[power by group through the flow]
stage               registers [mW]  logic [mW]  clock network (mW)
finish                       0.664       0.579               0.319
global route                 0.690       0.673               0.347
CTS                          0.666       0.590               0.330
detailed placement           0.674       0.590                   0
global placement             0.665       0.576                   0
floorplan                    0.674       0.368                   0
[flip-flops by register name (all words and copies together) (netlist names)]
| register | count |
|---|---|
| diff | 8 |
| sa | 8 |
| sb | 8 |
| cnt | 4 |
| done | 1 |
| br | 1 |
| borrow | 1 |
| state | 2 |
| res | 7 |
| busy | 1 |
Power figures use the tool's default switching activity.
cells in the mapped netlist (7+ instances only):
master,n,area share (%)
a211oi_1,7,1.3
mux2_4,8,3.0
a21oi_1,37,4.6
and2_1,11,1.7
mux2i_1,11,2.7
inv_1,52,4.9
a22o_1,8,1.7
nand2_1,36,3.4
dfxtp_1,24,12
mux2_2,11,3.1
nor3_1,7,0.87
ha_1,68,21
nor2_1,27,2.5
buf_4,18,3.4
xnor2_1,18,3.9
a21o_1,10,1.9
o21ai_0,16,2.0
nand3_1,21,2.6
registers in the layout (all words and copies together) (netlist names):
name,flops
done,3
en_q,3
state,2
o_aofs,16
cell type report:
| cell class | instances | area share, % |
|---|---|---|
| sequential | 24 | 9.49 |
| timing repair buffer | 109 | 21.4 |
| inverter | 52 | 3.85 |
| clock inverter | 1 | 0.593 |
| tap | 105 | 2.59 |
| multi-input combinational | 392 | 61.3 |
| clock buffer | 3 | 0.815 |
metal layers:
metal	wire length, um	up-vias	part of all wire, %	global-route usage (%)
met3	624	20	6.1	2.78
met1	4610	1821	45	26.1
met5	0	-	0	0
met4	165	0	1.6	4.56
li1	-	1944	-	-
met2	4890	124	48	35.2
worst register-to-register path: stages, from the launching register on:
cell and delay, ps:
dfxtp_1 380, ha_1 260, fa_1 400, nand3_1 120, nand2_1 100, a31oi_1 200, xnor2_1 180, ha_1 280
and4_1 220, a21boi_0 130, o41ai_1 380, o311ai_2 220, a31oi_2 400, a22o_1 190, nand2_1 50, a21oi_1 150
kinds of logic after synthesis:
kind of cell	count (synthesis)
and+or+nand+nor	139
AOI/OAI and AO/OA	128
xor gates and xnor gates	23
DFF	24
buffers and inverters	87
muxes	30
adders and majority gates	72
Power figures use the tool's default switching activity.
**config.mk**
```make
export PLATFORM = sky130hd
export DESIGN_NAME = ex_muldiv_unit
export DESIGN_NICKNAME = d
export VERILOG_FILES = /design/src/rtl/core_pkg.sv /design/src/rtl/muldiv_iter_dp.sv /design/src/rtl/ex_muldiv_unit.sv
export SDC_FILE = /design/constraint.sdc
export NUM_CORES = 1
export LEC_CHECK = 0
export ABC_CLOCK_PERIOD_IN_PS = 5000
export BUFFER_PORTS_ARGS = -buffer_cell sky130_fd_sc_hd__buf_2
export CORE_MARGIN = 2
export CORE_UTILIZATION = 35
export CTS_BUF_LIST = sky130_fd_sc_hd__clkbuf_2 sky130_fd_sc_hd__clkbuf_4 sky130_fd_sc_hd__clkbuf_8
export DETAILED_ROUTE_END_ITERATION = 8
export PLACE_DENSITY = 0.6
export SLEW_MARGIN = 15
export SYNTH_ARGS = -nofsm -noshare
export SYNTH_HDL_FRONTEND = slang
export SYNTH_SLANG_ARGS = --single-unit
```
**constraint.sdc**
```tcl
create_clock -name clk -period 5 [get_ports clk]
set_input_delay 0.25 -clock clk [delete_from_list [all_inputs] [get_ports clk]]
set_output_delay 0.25 -clock clk [all_outputs]
set_load 0.005 [all_outputs]
```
================================
_Aim of the task_
Each line above that holds the string "netlist" should be copied and shown.

_Exercise result_
[flip-flops by register name (all words and copies together) (netlist names)]
cells in the mapped netlist (7+ instances only):
registers in the layout (all words and copies together) (netlist names):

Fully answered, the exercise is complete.